As consumption of cannabinoids explodes with legalization and decriminalization, so too has the emergence of novel psychoactive substances (NPS). Since 2010, there has been an unprecedented increase in the number, type, and availability of new synthetic drugs of abuse. These novel compounds can be grouped as cannabinoids, cathinones, phenethylamines, opioids, tryptamines, benzodiazepines, arylalkylamines, and others. From a public health perspective, it is critical to identify which compounds are responsible for impairment, overdose, and death to educate officials, first responders, medical professionals, and the public. However, when novel compounds appear on the street, there is a lack of analytical data, pure standards, and studies on adverse effects, making their detection a major toxicological challenge. Furthermore, biodisposition data are lacking for novel drugs of abuse and their potencies vary considerably, making NPS concentrations difficult to interpret in any biological matrix.

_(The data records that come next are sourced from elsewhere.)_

Source: an optimization exercise on an open RTL-to-GDS flow (aim: small area). Production flows keep margins and buffers that such runs may drop.
The RTL was checked by simulation tests, not by an equivalence proof against the original design.
Power is estimated from default activity; no workload was simulated.

File: flow/config.mk
export PLATFORM = sky130hd
export DESIGN_NAME = register_file
export DESIGN_NICKNAME = register_file
export VERILOG_FILES = /design/flow/design.v
export SDC_FILE = /design/flow/constraint.sdc
export NUM_CORES = 4
export LEC_CHECK = 0
export CAP_MARGIN = 20
export CORE_MARGIN = 2
export CORE_UTILIZATION = 65
export GPL_TIMING_DRIVEN = 0
export SLEW_MARGIN = 20
export SYNTH_HIERARCHICAL = 1
export SYNTH_MINIMUM_KEEP_SIZE = 0
File: flow/constraint.sdc
create_clock -name core_clock -period 7.0 [get_ports {clk_i}]
set_input_delay 1.4000 -clock core_clock [delete_from_list [all_inputs] [get_ports {clk_i}]]
set_output_delay 1.4000 -clock core_clock [all_outputs]
set_load 0.01 [all_outputs]
File: flow/design.v
package rv_pkg;
  localparam int unsigned XLEN       = 32;
  localparam int unsigned REG_ADDR_W = 5;
  localparam int unsigned NUM_REGS   = 32;
  typedef logic [XLEN-1:0]       xlen_t;
  typedef logic [REG_ADDR_W-1:0] reg_addr_t;
  localparam reg_addr_t REG_ZERO = '0;
endpackage
From an optimization exercise on the open Yosys and OpenROAD flow, aimed at small area, a short achievable clock period and few clock cycles; shortcuts taken in it are not production practice.
The RTL was checked by simulation tests, not by an equivalence proof against the original design.
No activity file was given, so power comes from the tool's default toggle rates.

==> run.sh <==
#!/bin/bash
# synth_recipe.tcl (not shown) runs the flow's synth.tcl, then flattens the netlist and writes it again
# the make line also repeats each setting of config.mk as NAME=value (left out here)
make -C /OpenROAD-flow-scripts/flow DESIGN_CONFIG=/design/flow/config.mk WORK_HOME=/design/flow/orfs CLKGATE_MAP_FILE= SYNTH_SCRIPT=/design/flow/synth_recipe.tcl finish
==> config.mk <==
export PLATFORM = sky130hd
export DESIGN_NAME = gpu_property_tlv_parser
export DESIGN_NICKNAME = gpu_property_tlv_parser
export VERILOG_FILES = /design/flow/design.v
export SDC_FILE = /design/flow/constraint.sdc
export NUM_CORES = 4
export LEC_CHECK = 0
export CAP_MARGIN = 20
export CORE_MARGIN = 2
export CORE_UTILIZATION = 40
export SLEW_MARGIN = 20
==> constraint.sdc <==
create_clock -name core_clock -period 5.0 [get_ports {clock}]
set_input_delay 1.0000 -clock core_clock [delete_from_list [all_inputs] [get_ports {clock}]]
set_output_delay 1.0000 -clock core_clock [all_outputs]
set_load 0.01 [all_outputs]
==> design.v <==
package gptlv_pkg;
   localparam int unsigned NumFields = 10;
   localparam logic [6:0] IdProduct  = 7'd1;
   localparam logic [6:0] IdVersion  = 7'd2;
   localparam logic [6:0] IdMinorRev = 7'd3;
   localparam logic [6:0] IdMajorRev = 7'd4;
   localparam logic [6:0] IdFreq     = 7'd6;
   localparam logic [6:0] IdMemory   = 7'd12;
   localparam logic [6:0] IdShader   = 7'd25;
   localparam logic [6:0] IdTiler    = 7'd26;
   localparam logic [6:0] IdL2       = 7'd27;
   localparam logic [6:0] IdEngines  = 7'd82;
   localparam logic [1:0] STATUS_OK         = 2'd0;
   localparam logic [1:0] STATUS_TRUNCATED  = 2'd1;
   localparam logic [1:0] STATUS_NO_PRODUCT = 2'd2;
endpackage
module gpu_property_tlv_parser (
   input  logic         clock,
   input  logic         reset,
   input  logic         req_tvalid,
   output logic         req_tready,
   input  logic [7:0]   req_tdata,
   input  logic         req_tlast,
   output logic         rsp_tvalid,
   input  logic         rsp_tready,
   output logic [399:0] rsp_tdata,
   output logic [1:0]   rsp_tuser
);
   logic        val_ff;       
   logic [2:0]  pos_ff;       
   logic [1:0]  len_ff;       
   logic [6:0]  idlo_ff;      
   logic        hiz_ff;       
   logic [7:0][7:0] acc_ff;   
   logic [9:0]  csel_ff;      
   logic [1:0]  clen_ff;      
   logic        seen_ff;      
   logic        fin_ff;       
   logic        trunc_ff;     
   logic        busy_ff;      
   logic        clr_ff;       
   logic        p2_ff;        
   logic        p2st_ff;      
   logic        rvalid_ff;
   logic [1:0]  status_ff;
   logic        rdy_ff;
   logic [399:0] store_ff;
   logic        accept, tl_acc, hand, pres;
   logic [2:0]  last_pos;
   logic        val_done;
   logic        val_d;
   logic        busy_d, p2_d;
   logic [9:0]  match;
   logic        trunc_now;
   assign accept = req_tvalid && rdy_ff;
   assign tl_acc = accept && req_tlast;
   assign hand   = rvalid_ff && rsp_tready;
   assign pres   = p2_ff && (clr_ff || !busy_ff);
   always_comb begin
      case (len_ff)
         2'd0:    last_pos = 3'd0;
         2'd1:    last_pos = 3'd1;
         2'd2:    last_pos = 3'd3;
         default: last_pos = 3'd7;
      endcase
   end
   assign val_done  = val_ff && (pos_ff == last_pos);
   assign trunc_now = val_ff ? !val_done : (pos_ff[1:0] == 2'd3);
   always_comb begin
      match = '0;
      if (hiz_ff) begin
         case (idlo_ff)
            gptlv_pkg::IdProduct:  match[0] = 1'b1;
            gptlv_pkg::IdVersion:  match[1] = 1'b1;
            gptlv_pkg::IdMinorRev: match[2] = 1'b1;
            gptlv_pkg::IdMajorRev: match[3] = 1'b1;
            gptlv_pkg::IdFreq:     match[4] = 1'b1;
            gptlv_pkg::IdMemory:   match[5] = 1'b1;
            gptlv_pkg::IdShader:   match[6] = 1'b1;
            gptlv_pkg::IdTiler:    match[7] = 1'b1;
            gptlv_pkg::IdL2:       match[8] = 1'b1;
            gptlv_pkg::IdEngines:  match[9] = 1'b1;
            default: ;
         endcase
      end
   end
   always_comb begin
      val_d = val_ff;
      if (reset) val_d = 1'b0;
      else if (accept) begin
         if (req_tlast) val_d = 1'b0;
         else if (val_ff) val_d = !val_done;
         else val_d = (pos_ff[1:0] == 2'd3);
      end
   end
   always_comb begin
      busy_d = busy_ff;
      p2_d   = p2_ff;
      if (reset) begin
         busy_d = 1'b0;
         p2_d   = 1'b0;
      end else begin
         if (tl_acc && !busy_ff) busy_d = 1'b1;
         else if (pres) busy_d = 1'b1;
         else if (clr_ff) busy_d = 1'b0;
         if (tl_acc && busy_ff) p2_d = 1'b1;
         else if (pres) p2_d = 1'b0;
      end
   end
   always_ff @(posedge clock) begin
      if (reset) begin
         val_ff <= 1'b0;
         pos_ff <= '0;
      end else if (accept) begin
         val_ff <= val_d;
         if (req_tlast) begin
            pos_ff <= '0;
         end else if (val_ff) begin
            pos_ff <= val_done ? 3'd0 : pos_ff + 3'd1;
         end else begin
            pos_ff <= (pos_ff[1:0] == 2'd3) ? 3'd0 : pos_ff + 3'd1;
         end
      end
   end
   always_ff @(posedge clock) begin
      if (accept && !val_ff) begin
         case (pos_ff[1:0])
            2'd0: begin
               len_ff       <= req_tdata[1:0];
               idlo_ff[5:0] <= req_tdata[7:2];
            end
            2'd1: begin
               idlo_ff[6] <= req_tdata[0];
               hiz_ff     <= (req_tdata[7:1] == 7'd0);
            end
            default: hiz_ff <= hiz_ff && (req_tdata == 8'd0);
         endcase
      end
   end
   for (genvar i = 0; i < 8; i++) begin : g_lane
      always_ff @(posedge clock) begin
         if (accept && val_ff && pos_ff == 3'(i)) acc_ff[i] <= req_tdata;
      end
   end
   always_ff @(posedge clock) begin
      if (reset) begin
         csel_ff <= '0;
         fin_ff  <= 1'b0;
         seen_ff <= 1'b0;
      end else begin
         csel_ff <= (accept && val_done) ? match : 10'd0;
         fin_ff  <= tl_acc && !busy_ff;
         if (fin_ff) seen_ff <= 1'b0;
         else if (csel_ff[0]) seen_ff <= 1'b1;
      end
      clen_ff  <= len_ff;
      trunc_ff <= trunc_now;
   end
   always_ff @(posedge clock) begin
      if (reset) begin
         rvalid_ff <= 1'b0;
         clr_ff    <= 1'b1;
         rdy_ff    <= 1'b1;
      end else begin
         if (fin_ff || pres) rvalid_ff <= 1'b1;
         else if (hand) rvalid_ff <= 1'b0;
         clr_ff <= hand;
         rdy_ff <= !p2_d && !(busy_d && val_d);
      end
      busy_ff <= busy_d;
      p2_ff   <= p2_d;
      if (tl_acc && busy_ff) p2st_ff <= trunc_now;
      if (fin_ff) begin
         if (trunc_ff) status_ff <= gptlv_pkg::STATUS_TRUNCATED;
         else if (seen_ff || csel_ff[0]) status_ff <= gptlv_pkg::STATUS_OK;
         else status_ff <= gptlv_pkg::STATUS_NO_PRODUCT;
      end else if (pres) begin
         status_ff <= p2st_ff ? gptlv_pkg::STATUS_TRUNCATED : gptlv_pkg::STATUS_NO_PRODUCT;
      end
   end
   logic [63:0] src;
   logic [9:0]  load;
   for (genvar b = 0; b < 8; b++) begin : g_src
      logic keep;
      assign keep = !clr_ff && (clen_ff == 2'd3 || (clen_ff == 2'd2 && b < 4) ||
                                (clen_ff == 2'd1 && b < 2) || b == 0);
      assign src[8*b +: 8] = keep ? acc_ff[b] : 8'd0;
   end
   assign load = csel_ff | {10{clr_ff}};
   always_ff @(posedge clock) begin
      if (load[0]) store_ff[31:0]    <= src[31:0];
      if (load[1]) store_ff[47:32]   <= src[15:0];
      if (load[2]) store_ff[63:48]   <= src[15:0];
      if (load[3]) store_ff[79:64]   <= src[15:0];
      if (load[4]) store_ff[111:80]  <= src[31:0];
      if (load[5]) store_ff[175:112] <= src;
      if (load[6]) store_ff[239:176] <= src;
      if (load[7]) store_ff[303:240] <= src;
      if (load[8]) store_ff[367:304] <= src;
      if (load[9]) store_ff[399:368] <= src[31:0];
   end
   assign req_tready = rdy_ff;
   assign rsp_tvalid = rvalid_ff;
   assign rsp_tuser  = status_ff;
   assign rsp_tdata  = store_ff;
endmodule
==> results.txt, run 1 <==
Synth area leader edfxtp_1; Worst EP required 4000 ps; Hold WC Path Type flip-flop to flip-flop; Worst setup SP type flip-flop; Worst Setup Slack, final 2450 ps; share of cells above drive strength 1 7.93%; post-DP HPWL 27000 um; Die Width 204 um; Setup TNS 0 ps; number of global-route vias before repair 7994; GRT overflow 0; fmax 393 MHz; FFs w/ async S/R, synth 0%; Hold Fails Final Rpt 0; via count 8122; Port Buffers 416; worst hold margin 421 ps; Post-CTS Repair Setup Buffers 0; initial antenna violation count 0; fin. max-slew vios 0; unrepaired setup endpoints after global routing no; Lkg Pwr 7.93 nW; crit path DAT 1550 ps; Critical Path End Type output pin; Crit Path Class flip-flop to output pin; Layout fillers 3042; Post-synth top flop edfxtp_1; post_cts resized 0; Synth warnings 1; Die Height 204 um; Period minus WS final 2550 ps; synth top area cells edfxtp_1 89%, dfxtp_1 3.0%, and3_1 1.5%; Antenna Diode Count 0; #FFs+latches synth 501; worst ir drop on vdd 0.000262 V; # setup viols final 0; hold buffers post-CTS 0; H-tree depth 2; largest net degree at the start of global routing 49; Post-route DRC 0; period utilization 50.9%; # IOs 417; CP max stage delay 580 ps; clock latency (worst-skew pair) 570 ps; worst path bufs/invs 1; Num CTS Buffers 48; CTS root buffer clkbuf_16; Synth Net Count 712; Setup Slack @ Placement 1990 ps; Power Dens Cells 406 nW/um2; Post-synth EDFFs 477; area of the multi-input gates 1160 um2; clk buf depth 3; CP delay by family, top buffers and inverters; CTS tree yes; fin util 56.4%; worst-margin pin slew 1070 ps; per-cell routed wire length 23.7 um; register area 14800 um2; Yosys cell types 43; sequential area share after synthesis 92.3%; slew margin rel. 28.8%; largest fanout on the critical path 5; Die Area 41700 um2; initial drt markers 582; clock transition at the registers of the reported paths 60 ps; DR vias/cell 4.75; status complete, no violations; number of antenna-violating nets in the routed design 0; Avg Cell Area, Syn 23.2 um2; most common cell in the netlist edfxtp_1; Netlist Area Pre-Place 16000 um2; Initial Util 40.5%; Worst Skew 21.4 ps; slowest CP cell clkdlybuf4s50_1; fin cells 1711; Overall Global Routing Usage 19.2%; core area 39600 um2; Post-synth top cells 477 x edfxtp_1, 38 x and3_1, 27 x and2_1, 24 x dfxtp_1, 14 x nor2_1; gpl congestion 0.776; CP Cell Sequence clkdlybuf4s50_1; Placed Cells 1623; # clock sinks 501; Layout area overhead 39.4%; post-synth top area share 89.3%; site row count 73; drt pass-1 iters 4; first-pass GRT wire length 56900 um; cells after synthesis 692; fin nets 1168; final wirelength 40500 um; MaxCap Viol Count 0
[cells by family (layout without fill, tap and decap cells)]
family | Yosys count | after routing | synth area share (%)
XOR/XNOR | 1 | 1 | 0.0546
buffers and inverters | 21 | 515 | 0.585
flip-flops | 501 | 501 | 92.3
multiplexers | 1 | 1 | 0.0702
adder cells (fa/ha/maj) | 7 | 7 | 0.546
AO/OA/AOI/OAI | 20 | 20 | 0.999
AND/OR/NAND/NOR | 141 | 141 | 5.44
[routing by layer]
| metal | GRT usage, % | up-vias | part of all wire [%] |
|---|---|---|---|
| met2 | 31.7 | 358 | 49 |
| met4 | 6.57 | 0 | 3.1 |
| met1 | 25.1 | 4076 | 41 |
| met5 | 0 | - | 0 |
| li1 | - | 3620 | - |
| met3 | 4.53 | 68 | 6.5 |
[layout make-up]
cell class	count	area share [%]
Multi-Input combinational cell	170	5.20
Timing Repair Buffer	421	18.8
Inverter	6	0.101
Tap cell	525	2.94
Clock inverter	20	0.890
Sequential cell	501	66.2
Clock buffer	68	5.89
[where the power goes]
part | total (mW) | leakage (nW) | switching, mW | internal, mW
logic | 0.694 | 2.17 | 0.363 | 0.331
registers | 4.89 | 5.02 | 0.0701 | 4.82
clock network | 3.49 | 0.742 | 1.45 | 2.04
[final timing paths]
path	slack (ps)	endpoint	cells after the start	from
max	2450	req_tready	1	rdy_ff
min	420	clen_ff[0]	0	len_ff[0]
max reg2reg	2550	store_ff[227]	2	clr_ff
min reg2reg	420	clen_ff[0]	0	len_ff[0]
[through the flow]
step / total power [mW] / area, um2
final: 9.07 / 22400
after global routing: 9.36 / 22400
after CTS: 9.18 / 22400
after global placement: 5.68 / 20800
after floorplan: 5.18 / 16000
after detailed placement: 5.68 / 20800
[state kept, by name, indices dropped and copies added (netlist names), 2 cells and up]
register / flops
acc_ff: 64
clen_ff: 2
csel_ff: 10
idlo_ff: 7
len_ff: 2
pos_ff: 3
status_ff: 2
store_ff: 400
[placed cells by master, fill, tap and decap left out, types with 2 or more instances in the layout]
| master | instances |
|---|---|
| clkbuf_16 | 49 |
| nand2b_1 | 3 |
| bufinv_16 | 4 |
| clkbuf_1 | 17 |
| nand2_1 | 5 |
| ha_1 | 7 |
| edfxtp_1 | 477 |
| nand3_1 | 2 |
| clkdlybuf4s50_1 | 416 |
| or2_2 | 6 |
| clkinv_2 | 7 |
| inv_1 | 6 |
| and3_1 | 38 |
| clkinv_1 | 7 |
| and2_1 | 27 |
| nor4_1 | 9 |
| dfxtp_1 | 24 |
| buf_4 | 5 |
| and3_2 | 2 |
| a21oi_1 | 5 |
| o21ai_0 | 3 |
| nor3b_1 | 2 |
| or2_4 | 5 |
| nor2b_1 | 10 |
| nor2_1 | 14 |
| a22o_1 | 2 |
| clkbuf_8 | 2 |
| nor3_1 | 6 |
Testbench counts, summed over its fixed seeds: cycles 28,137.
==> run 2: changes to the inputs <==
--- a/config.mk
+++ b/config.mk
@@ -8,4 +8,5 @@
 export CAP_MARGIN = 20
 export CORE_MARGIN = 2
 export CORE_UTILIZATION = 40
+export SETUP_SLACK_MARGIN = 3.2
 export SLEW_MARGIN = 20
==> results.txt, run 2 <==
Post-synth top flop edfxtp_1; Post-route DRC 0 (unchanged); initial antenna violation count 0 (unchanged); Initial Util 40.5% (unchanged); register area 14800 um2 (about the same); fin. max-slew vios 0 (unchanged); Synth warnings 1 (unchanged); #FFs+latches synth 501 (unchanged); Worst Setup Slack, final 2820 ps (+368 ps); first-pass GRT wire length 59800 um (+5.1%); drt pass-1 iters 5 (+1); most common cell in the netlist edfxtp_1; Worst Skew 9.61 ps (-11.8 ps); Critical Path End Type output pin; # setup viols final 0 (unchanged); fin cells 1727 (+0.94%); Antenna Diode Count 0 (unchanged); clock transition at the registers of the reported paths 60 ps (about the same); Met1 Wirelength 17500 um (+4.9%); Layout area overhead 29.9%; slew margin rel. 37.2% (+8.3 points); CP delay by family, top flip-flops; hold depth 0 (unchanged); area of the multi-input gates 1340 um2 (+16%); clk buf depth 3 (unchanged); Placed Cells 1622 (-0.062%); metal2 WL 21200 um (+6.3%); Overall Global Routing Usage 20.1% (+0.95 points); fmax 459 MHz (+17%); setup slack, reg-to-reg 3160 ps (+610 ps); site row count 73 (unchanged); GRT overflow 0 (unchanged); FF-to-FF Start len_ff[0]; number of antenna-violating nets in the routed design 0 (unchanged); Hold EP clen_ff[0]; Worst setup SP type flip-flop; largest net degree at the start of global routing 34 (-31%); Worst EP required 4000 ps (about the same); R2R Path End pos_ff[1]; # clock sinks 501 (unchanged); CTS tree yes; core area 39600 um2 (unchanged); status complete, no violations; Period minus WS final 2180 ps (-368 ps); initial drt markers 550 (-5.5%); Layout fillers 3271 (+7.5%); Lkg Pwr 8.36 nW (+5.4%); per-cell routed wire length 24.9 um (+5.1%); gpl congestion 0.777 (about the same); hold_sp len_ff[0]; DR vias/cell 4.80 (+1.2%); Power Dens Cells 443 nW/um2 (+9.1%); most frequent cells in the layout 477 x edfxtp_1, 387 x buf_2, 51 x clkbuf_16; Synth area leader edfxtp_1; CP Cell Sequence buf_6; Hold WC Path Type flip-flop to flip-flop; Die Area 41700 um2 (unchanged); worst ir drop on vdd 0.000291 V (+11%); most flop-heavy register store_ff; Die Width 204 um (unchanged); H-tree depth 2 (unchanged); cells after synthesis 692 (unchanged); top sig layer met4; largest fanout on the critical path 1 (-4); Yosys cell types 43 (unchanged); final wirelength 43000 um (+6.1%); Pwr Total 9.22 mW (+1.6%); clock latency (worst-skew pair) 570 ps (about the same); Netlist Area Pre-Place 16000 um2 (unchanged); slowest CP cell edfxtp_1; post-synth top area share 89.3% (unchanged); Synth Net Count 712 (unchanged); Post-synth EDFFs 477 (unchanged); Crit Path Class flip-flop to output pin; Setup Slack @ Placement 2010 ps (+21.1 ps); crit path DAT 1180 ps (-370 ps); Post-synth top cells 477 x edfxtp_1, 38 x and3_1, 27 x and2_1, 24 x dfxtp_1, 14 x nor2_1; Port Buffers 416 (unchanged); Avg Cell Area, Syn 23.2 um2 (unchanged); via count 8297 (+2.2%); share of cells above drive strength 1 45.3% (+37 points); post-DP HPWL 26600 um (-1.3%); Setup crit start store_ff[191]; Hold Fails Final Rpt 0 (unchanged); max reg flops 400 (unchanged); fin nets 1184 (+1.4%); CP max stage delay 450 ps (-130 ps); sequential area share after synthesis 92.3% (unchanged); Met3 Wirelength 3170 um (+21%); commonest non-fill, non-tap cell in the layout edfxtp_1; MaxCap Viol Count 0 (unchanged); period utilization 43.6% (-7.4 points); worst-margin pin slew 940 ps (-125 ps); largest registers store_ff x400, acc_ff x64, csel_ff x10; FFs w/ async S/R, synth 0% (unchanged); Num CTS Buffers 50 (+4.2%); worst r2r path cells 4 (+2); Setup TNS 0 ps (unchanged); CTS root buffer clkbuf_16; Die Height 204 um (unchanged); number of global-route vias before repair 8212 (+2.7%); worst path bufs/invs 1 (unchanged); synth top area cells edfxtp_1 89%, dfxtp_1 3.0%, and3_1 1.5%; unrepaired setup endpoints after global routing yes; # IOs 417 (unchanged)
run 2: through the flow:
step,utilization [%],hold WS (ps),instance area [um2]
2_1_floorplan,-,403,16100
3_3_place_gp,52.7,428,20900
3_5_place_dp,52.7,432,20900
4_1_cts,52.2,446,20700
5_1_grt,52.6,488,20800
6_report,52.6,462,20800
run 2: repair_timing:
item / CTS / global route
setup endpoints to repair: 1209 / 519
cloned: 7 / 1
pin swaps: 5 / 9
gates resized for setup: 1647 / 41
buffers inserted: 5 / 2
hold buffers: 0 / 0
run 2: cell families (layout without fill, tap and decap cells):
logic type	after synthesis	after routing	synth area share, %
flip-flops	501	501	92.3
multiplexers	1	1	0.0702
XOR/XNOR	1	1	0.0546
buffers and inverters	21	523	0.585
AND/OR/NAND/NOR	141	148	5.44
adder cells (fa/ha/maj)	7	7	0.546
AO/OA/AOI/OAI	20	21	0.999
run 2: layout make-up:
| type | instances | share of cell area (%) |
|---|---|---|
| Clock inverter | 31 | 1.73 |
| Clock buffer | 59 | 6.27 |
| Multi-Input combinational cell | 178 | 6.45 |
| Inverter | 6 | 0.108 |
| Sequential cell | 501 | 71.1 |
| Tap cell | 525 | 3.15 |
| Timing Repair Buffer | 427 | 11.2 |
run 2: power breakdown:
part	internal (mW)	switching (mW)	total, mW
clock	2.28	1.51	3.79
sequential	4.81	0.0675	4.88
combinational	0.171	0.378	0.549
total	7.26	1.96	9.22
run 2: worst max path at each step:
stage                     end  slack, ps  cells after the start
2_1_floorplan      csel_ff[3]       2790                      5
3_3_place_gp        len_ff[0]       2070                      3
3_5_place_dp       idlo_ff[5]       2010                      3
4_1_cts        rsp_tdata[127]       2780                      1
5_1_grt        rsp_tdata[191]       2790                      1
6_report       rsp_tdata[191]       2820                      1
run 2: layer usage:
metal / up-vias / global-route usage, %
met3: 60 / 5.20
met2: 340 / 33.2
li1: 3670 / -
met1: 4227 / 26.3
met4: 0 / 6.50
met5: - / 0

Rapid proliferation of NPS is at least in part driven by the desire to circumvent forensic detection. Untargeted screening of psychoactive substances in biological matrices is one of the most difficult yet exciting goals of forensic toxicology. Admittedly, truly untargeted screening is still out of reach. Recent interest in untargeted high resolution mass spectrometry (HRMS) is promising but still relies on targeted data processing, reference standard availability, and dereplication through spectral library matching. Computational algorithms are needed to mine untargeted mass spectral data and identify structural relationships and patterns without a spectral library. In pursuit of this, we have a National Institute of Justice funded project (15PNIJ-21-GG-04171-COAP) leveraging open access molecular networking as a crowd-sourced spectral annotation strategy. Molecular networking organizes mass spectral data to produce maps of component structural similarity without any prior knowledge of the sample’s composition. We generate molecular networks where spectra of compounds with structural similarity are clustered together. We then seed the molecular networks with known compounds through traditional spectral library matching. This hybrid targeted/untargeted spectral annotation approach enables efficient processing of mass spectral data and rapid identification of NPS that are similar to known parent compounds. Molecular networking infrastructure is crowd-sourced so once new compounds are identified and validated, that information is immediately propagated through the entire molecular networking database. To facilitate adoption of molecular networking within the forensic toxicology community, we are curating and making public a drug of abuse and metabolite spectral library within an open access platform. Furthermore, our datasets will also be made public for other research groups to build upon or annotate.